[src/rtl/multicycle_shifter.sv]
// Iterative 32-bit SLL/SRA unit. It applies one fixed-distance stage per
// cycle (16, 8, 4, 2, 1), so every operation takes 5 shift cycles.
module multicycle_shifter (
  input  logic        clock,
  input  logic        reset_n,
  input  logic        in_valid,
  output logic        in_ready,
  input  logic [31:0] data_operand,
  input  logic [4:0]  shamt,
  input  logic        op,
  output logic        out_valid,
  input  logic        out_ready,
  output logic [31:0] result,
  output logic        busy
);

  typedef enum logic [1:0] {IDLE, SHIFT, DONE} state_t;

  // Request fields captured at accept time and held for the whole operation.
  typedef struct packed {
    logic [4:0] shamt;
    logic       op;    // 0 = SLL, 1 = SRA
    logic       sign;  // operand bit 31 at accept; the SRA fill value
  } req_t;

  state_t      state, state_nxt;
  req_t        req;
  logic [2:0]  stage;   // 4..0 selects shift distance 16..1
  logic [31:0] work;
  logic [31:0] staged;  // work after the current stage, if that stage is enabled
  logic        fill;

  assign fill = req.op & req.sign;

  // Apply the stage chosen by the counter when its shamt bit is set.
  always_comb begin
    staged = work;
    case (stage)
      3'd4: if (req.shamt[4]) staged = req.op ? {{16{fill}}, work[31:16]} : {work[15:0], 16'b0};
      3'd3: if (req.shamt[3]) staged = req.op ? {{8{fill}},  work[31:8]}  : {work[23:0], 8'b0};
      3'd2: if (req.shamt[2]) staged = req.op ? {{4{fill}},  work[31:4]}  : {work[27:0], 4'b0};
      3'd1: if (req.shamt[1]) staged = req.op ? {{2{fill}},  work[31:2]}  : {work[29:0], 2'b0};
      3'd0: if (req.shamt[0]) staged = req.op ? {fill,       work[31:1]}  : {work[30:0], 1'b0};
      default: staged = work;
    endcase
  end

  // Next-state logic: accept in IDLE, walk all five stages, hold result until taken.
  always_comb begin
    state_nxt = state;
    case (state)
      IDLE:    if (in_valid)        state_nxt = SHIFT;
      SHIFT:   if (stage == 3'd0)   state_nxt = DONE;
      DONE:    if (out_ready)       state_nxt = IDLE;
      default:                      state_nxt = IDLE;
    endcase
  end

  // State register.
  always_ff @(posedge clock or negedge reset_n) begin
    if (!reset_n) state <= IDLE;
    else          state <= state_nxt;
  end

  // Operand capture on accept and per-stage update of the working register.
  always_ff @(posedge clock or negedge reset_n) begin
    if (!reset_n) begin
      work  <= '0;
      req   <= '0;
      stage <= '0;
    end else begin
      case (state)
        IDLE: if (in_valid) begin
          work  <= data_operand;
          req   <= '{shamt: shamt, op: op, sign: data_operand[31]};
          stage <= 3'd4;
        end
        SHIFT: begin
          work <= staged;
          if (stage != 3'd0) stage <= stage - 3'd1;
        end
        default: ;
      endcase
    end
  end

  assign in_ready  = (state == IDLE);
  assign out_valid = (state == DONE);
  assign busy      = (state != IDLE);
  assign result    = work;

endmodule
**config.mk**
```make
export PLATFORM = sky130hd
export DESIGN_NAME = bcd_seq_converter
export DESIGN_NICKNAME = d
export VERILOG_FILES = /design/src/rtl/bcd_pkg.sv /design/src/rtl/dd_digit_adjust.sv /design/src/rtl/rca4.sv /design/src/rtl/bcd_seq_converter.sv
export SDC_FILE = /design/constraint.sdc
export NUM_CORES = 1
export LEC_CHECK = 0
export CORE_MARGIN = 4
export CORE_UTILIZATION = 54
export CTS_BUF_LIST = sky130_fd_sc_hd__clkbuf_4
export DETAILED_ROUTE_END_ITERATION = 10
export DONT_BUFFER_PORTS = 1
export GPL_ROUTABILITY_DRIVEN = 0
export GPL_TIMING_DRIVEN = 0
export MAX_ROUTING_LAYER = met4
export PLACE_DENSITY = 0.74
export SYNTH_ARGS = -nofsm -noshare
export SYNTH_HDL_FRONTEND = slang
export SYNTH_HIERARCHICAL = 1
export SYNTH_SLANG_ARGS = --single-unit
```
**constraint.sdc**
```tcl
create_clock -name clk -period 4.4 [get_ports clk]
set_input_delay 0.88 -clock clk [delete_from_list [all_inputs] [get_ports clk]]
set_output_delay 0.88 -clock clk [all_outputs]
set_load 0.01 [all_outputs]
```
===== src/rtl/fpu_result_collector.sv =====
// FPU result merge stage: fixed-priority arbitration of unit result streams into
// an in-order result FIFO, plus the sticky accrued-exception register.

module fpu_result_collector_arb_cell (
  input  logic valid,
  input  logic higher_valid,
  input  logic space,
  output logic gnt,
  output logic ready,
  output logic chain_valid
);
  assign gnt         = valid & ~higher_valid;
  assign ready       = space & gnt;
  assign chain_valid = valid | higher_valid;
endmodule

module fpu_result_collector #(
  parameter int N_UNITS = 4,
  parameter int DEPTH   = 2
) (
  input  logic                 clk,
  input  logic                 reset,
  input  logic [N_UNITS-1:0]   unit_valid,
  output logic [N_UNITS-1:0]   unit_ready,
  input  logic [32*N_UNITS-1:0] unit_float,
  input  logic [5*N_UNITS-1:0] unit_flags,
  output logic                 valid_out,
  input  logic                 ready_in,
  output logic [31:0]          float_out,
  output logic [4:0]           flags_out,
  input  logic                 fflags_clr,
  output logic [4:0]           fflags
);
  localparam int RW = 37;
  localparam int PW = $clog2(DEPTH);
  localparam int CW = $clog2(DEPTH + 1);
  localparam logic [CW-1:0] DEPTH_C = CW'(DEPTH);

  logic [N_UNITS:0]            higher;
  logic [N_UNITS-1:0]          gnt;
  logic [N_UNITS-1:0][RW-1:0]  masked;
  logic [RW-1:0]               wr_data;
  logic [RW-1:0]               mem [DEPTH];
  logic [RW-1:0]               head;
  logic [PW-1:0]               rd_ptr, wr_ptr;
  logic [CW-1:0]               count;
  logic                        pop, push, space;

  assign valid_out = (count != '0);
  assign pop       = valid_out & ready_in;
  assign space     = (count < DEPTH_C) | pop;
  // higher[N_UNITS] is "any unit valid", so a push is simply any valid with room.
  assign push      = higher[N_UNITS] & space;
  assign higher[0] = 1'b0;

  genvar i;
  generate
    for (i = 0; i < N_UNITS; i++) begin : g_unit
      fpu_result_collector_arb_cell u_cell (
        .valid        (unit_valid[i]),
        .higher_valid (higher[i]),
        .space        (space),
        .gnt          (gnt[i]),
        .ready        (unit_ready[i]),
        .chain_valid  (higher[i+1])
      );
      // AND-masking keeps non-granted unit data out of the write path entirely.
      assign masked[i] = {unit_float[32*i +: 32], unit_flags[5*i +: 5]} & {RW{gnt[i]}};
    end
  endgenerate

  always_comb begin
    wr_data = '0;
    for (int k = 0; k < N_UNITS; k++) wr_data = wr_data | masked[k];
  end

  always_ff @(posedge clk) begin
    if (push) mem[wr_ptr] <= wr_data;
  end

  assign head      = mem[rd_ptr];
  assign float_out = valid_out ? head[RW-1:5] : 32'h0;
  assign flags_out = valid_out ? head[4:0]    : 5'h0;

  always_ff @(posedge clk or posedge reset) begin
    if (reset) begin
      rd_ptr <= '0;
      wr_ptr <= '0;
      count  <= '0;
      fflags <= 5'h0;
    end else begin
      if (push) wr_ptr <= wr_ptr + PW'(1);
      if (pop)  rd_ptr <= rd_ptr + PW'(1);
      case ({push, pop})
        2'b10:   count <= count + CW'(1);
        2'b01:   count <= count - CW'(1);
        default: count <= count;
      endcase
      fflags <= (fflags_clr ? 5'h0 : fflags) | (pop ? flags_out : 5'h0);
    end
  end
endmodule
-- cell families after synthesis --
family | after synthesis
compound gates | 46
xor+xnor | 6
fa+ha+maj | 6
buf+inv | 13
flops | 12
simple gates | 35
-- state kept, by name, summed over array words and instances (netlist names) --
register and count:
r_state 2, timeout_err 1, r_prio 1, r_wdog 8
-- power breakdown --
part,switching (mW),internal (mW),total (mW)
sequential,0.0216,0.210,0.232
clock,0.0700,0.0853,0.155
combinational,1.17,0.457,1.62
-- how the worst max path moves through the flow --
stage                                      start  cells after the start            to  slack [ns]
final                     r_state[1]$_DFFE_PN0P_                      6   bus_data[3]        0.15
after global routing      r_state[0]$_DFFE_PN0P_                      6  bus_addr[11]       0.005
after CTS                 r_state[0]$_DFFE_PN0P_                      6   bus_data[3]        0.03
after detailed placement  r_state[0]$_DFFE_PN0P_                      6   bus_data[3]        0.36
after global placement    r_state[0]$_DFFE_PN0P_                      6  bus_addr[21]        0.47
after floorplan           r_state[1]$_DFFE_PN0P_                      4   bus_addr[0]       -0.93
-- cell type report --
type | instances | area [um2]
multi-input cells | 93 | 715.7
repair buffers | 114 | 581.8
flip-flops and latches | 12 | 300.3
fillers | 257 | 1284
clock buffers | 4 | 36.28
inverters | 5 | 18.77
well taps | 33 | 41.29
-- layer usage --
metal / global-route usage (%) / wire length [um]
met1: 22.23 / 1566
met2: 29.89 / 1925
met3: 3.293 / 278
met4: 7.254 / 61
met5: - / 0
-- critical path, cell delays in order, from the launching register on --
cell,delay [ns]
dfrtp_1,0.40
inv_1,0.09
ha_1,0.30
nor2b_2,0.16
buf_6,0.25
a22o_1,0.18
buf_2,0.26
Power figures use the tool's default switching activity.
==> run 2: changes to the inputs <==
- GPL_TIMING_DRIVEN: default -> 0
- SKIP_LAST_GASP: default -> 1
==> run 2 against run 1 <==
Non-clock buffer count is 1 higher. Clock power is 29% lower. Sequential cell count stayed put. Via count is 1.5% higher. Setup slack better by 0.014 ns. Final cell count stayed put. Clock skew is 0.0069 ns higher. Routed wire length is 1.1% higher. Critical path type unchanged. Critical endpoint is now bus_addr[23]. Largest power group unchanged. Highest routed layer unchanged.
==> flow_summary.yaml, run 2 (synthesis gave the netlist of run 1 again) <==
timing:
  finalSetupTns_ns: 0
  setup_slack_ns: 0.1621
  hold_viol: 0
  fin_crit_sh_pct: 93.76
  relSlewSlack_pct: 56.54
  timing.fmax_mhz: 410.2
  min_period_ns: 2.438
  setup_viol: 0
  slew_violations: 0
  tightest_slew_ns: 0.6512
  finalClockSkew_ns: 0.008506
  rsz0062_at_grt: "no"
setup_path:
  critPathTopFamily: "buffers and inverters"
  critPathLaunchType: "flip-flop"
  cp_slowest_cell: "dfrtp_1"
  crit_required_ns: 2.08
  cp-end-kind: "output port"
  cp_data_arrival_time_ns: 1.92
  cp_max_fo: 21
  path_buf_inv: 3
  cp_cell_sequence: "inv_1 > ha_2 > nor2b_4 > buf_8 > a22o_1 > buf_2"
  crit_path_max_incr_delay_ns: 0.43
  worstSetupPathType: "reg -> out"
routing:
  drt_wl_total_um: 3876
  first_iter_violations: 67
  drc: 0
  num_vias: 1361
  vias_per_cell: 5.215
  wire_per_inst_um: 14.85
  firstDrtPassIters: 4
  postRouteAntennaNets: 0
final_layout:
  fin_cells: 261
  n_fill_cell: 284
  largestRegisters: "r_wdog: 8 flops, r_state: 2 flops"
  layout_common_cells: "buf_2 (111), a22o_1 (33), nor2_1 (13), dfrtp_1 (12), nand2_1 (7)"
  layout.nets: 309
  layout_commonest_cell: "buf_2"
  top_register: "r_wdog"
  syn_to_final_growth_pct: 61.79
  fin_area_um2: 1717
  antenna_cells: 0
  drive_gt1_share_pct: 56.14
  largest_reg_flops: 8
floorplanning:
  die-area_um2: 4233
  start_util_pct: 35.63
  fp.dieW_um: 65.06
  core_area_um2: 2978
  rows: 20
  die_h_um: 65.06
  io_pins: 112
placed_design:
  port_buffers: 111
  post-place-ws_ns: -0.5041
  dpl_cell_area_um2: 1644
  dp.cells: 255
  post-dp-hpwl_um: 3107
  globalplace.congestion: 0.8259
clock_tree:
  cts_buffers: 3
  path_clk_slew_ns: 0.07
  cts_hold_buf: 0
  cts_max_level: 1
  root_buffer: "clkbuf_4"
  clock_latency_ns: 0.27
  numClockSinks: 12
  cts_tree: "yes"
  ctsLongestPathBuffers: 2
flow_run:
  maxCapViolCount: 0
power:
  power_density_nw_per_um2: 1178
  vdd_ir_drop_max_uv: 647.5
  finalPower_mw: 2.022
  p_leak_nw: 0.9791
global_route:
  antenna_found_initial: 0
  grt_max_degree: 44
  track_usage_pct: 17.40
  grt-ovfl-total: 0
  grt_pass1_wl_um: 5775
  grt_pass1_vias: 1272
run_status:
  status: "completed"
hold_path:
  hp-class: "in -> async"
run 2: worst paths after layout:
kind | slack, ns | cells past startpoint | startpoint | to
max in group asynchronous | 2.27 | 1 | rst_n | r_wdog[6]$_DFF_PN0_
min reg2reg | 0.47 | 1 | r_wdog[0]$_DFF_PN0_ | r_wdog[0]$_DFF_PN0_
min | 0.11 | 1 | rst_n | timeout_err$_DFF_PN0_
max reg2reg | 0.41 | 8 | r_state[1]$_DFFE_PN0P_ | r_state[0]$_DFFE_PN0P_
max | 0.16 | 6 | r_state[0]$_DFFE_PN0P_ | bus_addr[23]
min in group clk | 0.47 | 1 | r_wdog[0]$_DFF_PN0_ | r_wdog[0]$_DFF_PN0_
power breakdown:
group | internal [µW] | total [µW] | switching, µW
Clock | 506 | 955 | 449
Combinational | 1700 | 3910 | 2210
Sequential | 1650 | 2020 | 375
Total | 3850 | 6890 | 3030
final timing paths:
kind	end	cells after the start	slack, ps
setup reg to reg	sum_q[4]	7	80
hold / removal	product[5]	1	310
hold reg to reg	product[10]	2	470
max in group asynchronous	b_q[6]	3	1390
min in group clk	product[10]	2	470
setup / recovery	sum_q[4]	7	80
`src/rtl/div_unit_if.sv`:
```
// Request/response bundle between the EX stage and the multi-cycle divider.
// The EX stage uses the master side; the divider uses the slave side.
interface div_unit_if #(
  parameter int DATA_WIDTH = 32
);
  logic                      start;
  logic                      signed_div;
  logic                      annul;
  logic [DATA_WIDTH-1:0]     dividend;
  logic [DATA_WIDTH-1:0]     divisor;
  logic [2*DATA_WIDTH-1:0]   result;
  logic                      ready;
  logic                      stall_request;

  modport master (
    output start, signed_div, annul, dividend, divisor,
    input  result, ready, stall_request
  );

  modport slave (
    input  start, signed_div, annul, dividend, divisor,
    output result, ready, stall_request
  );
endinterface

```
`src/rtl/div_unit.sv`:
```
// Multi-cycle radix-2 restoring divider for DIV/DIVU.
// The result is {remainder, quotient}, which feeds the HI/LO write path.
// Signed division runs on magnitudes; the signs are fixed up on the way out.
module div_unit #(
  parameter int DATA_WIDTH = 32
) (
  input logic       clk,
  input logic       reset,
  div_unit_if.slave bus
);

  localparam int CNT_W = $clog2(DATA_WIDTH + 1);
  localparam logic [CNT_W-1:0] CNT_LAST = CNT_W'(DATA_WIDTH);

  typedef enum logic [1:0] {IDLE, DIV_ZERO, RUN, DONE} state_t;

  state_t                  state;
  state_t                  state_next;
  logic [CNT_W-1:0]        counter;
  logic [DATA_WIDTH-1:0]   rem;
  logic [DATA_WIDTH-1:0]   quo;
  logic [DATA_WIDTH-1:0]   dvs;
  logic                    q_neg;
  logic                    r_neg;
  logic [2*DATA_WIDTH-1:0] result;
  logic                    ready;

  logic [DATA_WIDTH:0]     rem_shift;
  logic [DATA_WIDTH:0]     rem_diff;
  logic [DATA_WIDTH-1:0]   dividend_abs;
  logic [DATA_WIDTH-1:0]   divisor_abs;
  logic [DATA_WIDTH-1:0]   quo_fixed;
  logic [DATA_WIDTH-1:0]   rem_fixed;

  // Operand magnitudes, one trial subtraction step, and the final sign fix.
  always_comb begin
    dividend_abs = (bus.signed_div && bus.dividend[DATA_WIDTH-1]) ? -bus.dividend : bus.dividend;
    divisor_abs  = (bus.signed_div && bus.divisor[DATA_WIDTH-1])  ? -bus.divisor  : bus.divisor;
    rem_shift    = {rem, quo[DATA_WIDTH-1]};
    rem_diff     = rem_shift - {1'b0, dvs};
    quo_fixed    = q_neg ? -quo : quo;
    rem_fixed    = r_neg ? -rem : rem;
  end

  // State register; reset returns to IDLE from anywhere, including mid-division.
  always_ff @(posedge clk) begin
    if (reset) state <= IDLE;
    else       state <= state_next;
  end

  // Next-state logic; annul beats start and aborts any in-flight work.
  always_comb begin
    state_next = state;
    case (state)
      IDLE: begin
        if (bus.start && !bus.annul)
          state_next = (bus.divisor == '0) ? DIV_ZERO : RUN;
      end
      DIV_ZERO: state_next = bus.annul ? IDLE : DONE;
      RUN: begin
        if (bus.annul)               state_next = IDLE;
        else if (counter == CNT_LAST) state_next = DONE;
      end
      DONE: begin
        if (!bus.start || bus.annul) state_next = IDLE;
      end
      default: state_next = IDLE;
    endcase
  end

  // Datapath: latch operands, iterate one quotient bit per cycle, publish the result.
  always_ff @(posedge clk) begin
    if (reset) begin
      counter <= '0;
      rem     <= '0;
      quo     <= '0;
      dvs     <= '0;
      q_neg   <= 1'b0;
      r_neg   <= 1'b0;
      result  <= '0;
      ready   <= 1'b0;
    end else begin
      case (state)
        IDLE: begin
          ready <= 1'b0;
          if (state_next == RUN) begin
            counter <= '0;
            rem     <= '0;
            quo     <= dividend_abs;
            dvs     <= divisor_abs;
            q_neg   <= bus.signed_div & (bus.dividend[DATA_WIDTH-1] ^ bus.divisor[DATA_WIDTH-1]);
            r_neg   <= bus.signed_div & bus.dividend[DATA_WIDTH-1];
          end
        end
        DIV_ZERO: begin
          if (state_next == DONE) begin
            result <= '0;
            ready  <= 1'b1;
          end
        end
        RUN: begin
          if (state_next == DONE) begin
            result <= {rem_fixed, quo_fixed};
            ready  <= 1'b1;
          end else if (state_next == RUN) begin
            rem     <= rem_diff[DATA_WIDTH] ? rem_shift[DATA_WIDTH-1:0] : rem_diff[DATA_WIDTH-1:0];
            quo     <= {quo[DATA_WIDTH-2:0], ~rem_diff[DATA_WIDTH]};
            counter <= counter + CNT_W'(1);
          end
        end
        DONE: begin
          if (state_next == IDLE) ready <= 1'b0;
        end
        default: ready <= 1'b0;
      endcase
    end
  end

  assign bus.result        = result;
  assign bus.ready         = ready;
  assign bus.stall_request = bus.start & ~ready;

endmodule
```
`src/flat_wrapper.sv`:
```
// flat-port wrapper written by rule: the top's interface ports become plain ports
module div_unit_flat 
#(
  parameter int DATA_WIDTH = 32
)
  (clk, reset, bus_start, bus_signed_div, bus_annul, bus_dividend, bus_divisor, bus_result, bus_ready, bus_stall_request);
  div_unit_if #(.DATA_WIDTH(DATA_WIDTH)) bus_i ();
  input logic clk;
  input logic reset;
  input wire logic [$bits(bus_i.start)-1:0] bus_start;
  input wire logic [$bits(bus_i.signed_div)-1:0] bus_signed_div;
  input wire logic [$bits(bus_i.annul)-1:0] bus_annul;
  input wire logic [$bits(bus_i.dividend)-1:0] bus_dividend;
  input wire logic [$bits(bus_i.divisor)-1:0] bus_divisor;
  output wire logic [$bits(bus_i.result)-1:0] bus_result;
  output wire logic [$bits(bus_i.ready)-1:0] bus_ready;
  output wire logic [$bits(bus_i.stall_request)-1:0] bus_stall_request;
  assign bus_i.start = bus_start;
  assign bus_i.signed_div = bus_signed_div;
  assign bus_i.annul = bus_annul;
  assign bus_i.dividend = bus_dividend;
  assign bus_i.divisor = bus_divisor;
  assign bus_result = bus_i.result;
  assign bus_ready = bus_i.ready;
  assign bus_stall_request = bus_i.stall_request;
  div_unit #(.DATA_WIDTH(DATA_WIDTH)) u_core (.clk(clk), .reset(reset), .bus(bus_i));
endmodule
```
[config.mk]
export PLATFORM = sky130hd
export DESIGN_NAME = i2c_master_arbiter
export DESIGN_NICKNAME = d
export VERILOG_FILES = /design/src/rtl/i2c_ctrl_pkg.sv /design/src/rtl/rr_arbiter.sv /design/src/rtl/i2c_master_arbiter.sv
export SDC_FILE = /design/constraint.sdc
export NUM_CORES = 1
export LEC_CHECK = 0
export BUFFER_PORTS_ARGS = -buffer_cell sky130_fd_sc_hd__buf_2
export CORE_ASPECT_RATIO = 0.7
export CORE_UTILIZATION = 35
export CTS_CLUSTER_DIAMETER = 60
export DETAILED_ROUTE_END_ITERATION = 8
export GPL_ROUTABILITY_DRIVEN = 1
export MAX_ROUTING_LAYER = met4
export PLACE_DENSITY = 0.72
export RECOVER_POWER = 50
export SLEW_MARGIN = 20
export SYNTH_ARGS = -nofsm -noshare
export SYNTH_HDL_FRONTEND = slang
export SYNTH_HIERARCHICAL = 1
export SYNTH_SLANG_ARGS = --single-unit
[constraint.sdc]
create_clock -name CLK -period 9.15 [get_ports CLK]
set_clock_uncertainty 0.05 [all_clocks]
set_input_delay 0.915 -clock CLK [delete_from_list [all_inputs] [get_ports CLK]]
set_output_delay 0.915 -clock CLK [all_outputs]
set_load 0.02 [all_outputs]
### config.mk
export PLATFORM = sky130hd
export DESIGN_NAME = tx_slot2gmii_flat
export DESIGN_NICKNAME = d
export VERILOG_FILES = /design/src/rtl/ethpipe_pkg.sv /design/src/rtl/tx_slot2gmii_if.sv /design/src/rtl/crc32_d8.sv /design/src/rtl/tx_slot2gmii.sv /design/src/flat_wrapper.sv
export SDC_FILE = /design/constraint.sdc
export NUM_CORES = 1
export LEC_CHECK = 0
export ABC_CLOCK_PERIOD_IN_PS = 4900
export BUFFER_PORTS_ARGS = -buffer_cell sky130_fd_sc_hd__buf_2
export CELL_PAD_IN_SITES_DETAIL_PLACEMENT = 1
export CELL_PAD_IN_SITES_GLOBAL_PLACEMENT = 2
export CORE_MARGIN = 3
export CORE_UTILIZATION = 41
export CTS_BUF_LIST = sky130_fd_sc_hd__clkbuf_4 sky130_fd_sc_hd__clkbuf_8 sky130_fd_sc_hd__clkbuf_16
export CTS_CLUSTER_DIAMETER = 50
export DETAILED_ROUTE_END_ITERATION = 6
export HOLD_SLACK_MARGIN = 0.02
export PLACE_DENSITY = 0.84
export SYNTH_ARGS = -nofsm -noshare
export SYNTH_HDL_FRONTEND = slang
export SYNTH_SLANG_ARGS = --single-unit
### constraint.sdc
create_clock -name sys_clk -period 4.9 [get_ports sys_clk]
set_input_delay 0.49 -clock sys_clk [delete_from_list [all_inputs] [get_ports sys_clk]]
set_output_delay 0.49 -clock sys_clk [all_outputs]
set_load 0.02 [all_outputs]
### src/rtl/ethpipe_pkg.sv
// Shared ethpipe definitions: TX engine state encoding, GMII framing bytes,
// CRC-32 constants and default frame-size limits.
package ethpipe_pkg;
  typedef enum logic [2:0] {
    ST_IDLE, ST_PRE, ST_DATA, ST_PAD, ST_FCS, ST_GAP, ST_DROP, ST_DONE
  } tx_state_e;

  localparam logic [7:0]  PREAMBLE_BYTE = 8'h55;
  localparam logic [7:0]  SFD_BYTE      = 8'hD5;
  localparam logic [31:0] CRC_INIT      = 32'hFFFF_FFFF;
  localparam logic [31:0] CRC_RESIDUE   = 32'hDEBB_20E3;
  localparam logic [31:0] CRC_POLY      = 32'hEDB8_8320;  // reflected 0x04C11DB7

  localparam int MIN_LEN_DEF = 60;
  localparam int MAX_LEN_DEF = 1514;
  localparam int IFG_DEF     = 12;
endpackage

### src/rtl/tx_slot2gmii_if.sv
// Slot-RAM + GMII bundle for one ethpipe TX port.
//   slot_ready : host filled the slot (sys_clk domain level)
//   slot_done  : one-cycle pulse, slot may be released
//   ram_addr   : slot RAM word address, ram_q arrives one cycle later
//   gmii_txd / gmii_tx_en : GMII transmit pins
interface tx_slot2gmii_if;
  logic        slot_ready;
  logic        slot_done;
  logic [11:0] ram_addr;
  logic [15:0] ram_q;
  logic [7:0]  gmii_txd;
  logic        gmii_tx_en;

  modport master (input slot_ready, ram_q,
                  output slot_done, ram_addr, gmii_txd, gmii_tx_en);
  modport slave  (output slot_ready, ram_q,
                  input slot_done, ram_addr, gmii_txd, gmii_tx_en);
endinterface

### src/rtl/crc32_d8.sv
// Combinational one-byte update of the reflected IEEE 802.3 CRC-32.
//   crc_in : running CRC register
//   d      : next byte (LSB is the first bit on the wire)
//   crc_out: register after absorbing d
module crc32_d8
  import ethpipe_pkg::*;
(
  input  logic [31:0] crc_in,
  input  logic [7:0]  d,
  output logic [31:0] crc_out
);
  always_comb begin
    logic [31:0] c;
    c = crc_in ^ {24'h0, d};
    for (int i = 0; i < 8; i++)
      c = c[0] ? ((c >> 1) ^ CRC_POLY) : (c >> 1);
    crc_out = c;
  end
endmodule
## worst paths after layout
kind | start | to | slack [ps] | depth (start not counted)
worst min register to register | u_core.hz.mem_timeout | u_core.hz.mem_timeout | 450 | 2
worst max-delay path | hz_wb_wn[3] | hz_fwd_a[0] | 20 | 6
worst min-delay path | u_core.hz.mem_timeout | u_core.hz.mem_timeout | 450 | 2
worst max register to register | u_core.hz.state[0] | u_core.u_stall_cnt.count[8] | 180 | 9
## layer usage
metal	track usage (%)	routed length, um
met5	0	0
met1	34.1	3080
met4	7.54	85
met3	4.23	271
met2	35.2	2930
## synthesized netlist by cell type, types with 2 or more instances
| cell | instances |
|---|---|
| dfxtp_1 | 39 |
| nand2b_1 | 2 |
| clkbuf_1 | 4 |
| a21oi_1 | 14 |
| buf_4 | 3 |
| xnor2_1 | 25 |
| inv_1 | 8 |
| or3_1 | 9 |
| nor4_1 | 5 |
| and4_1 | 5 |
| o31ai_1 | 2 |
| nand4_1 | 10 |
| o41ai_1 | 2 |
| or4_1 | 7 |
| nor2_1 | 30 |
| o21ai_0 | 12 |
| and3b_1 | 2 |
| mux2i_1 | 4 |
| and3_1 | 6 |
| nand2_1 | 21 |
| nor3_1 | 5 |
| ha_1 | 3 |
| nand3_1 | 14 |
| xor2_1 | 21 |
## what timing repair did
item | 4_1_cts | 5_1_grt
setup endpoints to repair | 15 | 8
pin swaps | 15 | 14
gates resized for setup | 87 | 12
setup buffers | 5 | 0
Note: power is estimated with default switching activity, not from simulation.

- [How to complete this task]: Retype exactly, and only, the lines from the line holding "and3_1 | 6 |" through the last line of the data; both of those lines count.

- [Exercise output]:
| and3_1 | 6 |
| nand2_1 | 21 |
| nor3_1 | 5 |
| ha_1 | 3 |
| nand3_1 | 14 |
| xor2_1 | 21 |
## what timing repair did
item | 4_1_cts | 5_1_grt
setup endpoints to repair | 15 | 8
pin swaps | 15 | 14
gates resized for setup | 87 | 12
setup buffers | 5 | 0
Note: power is estimated with default switching activity, not from simulation.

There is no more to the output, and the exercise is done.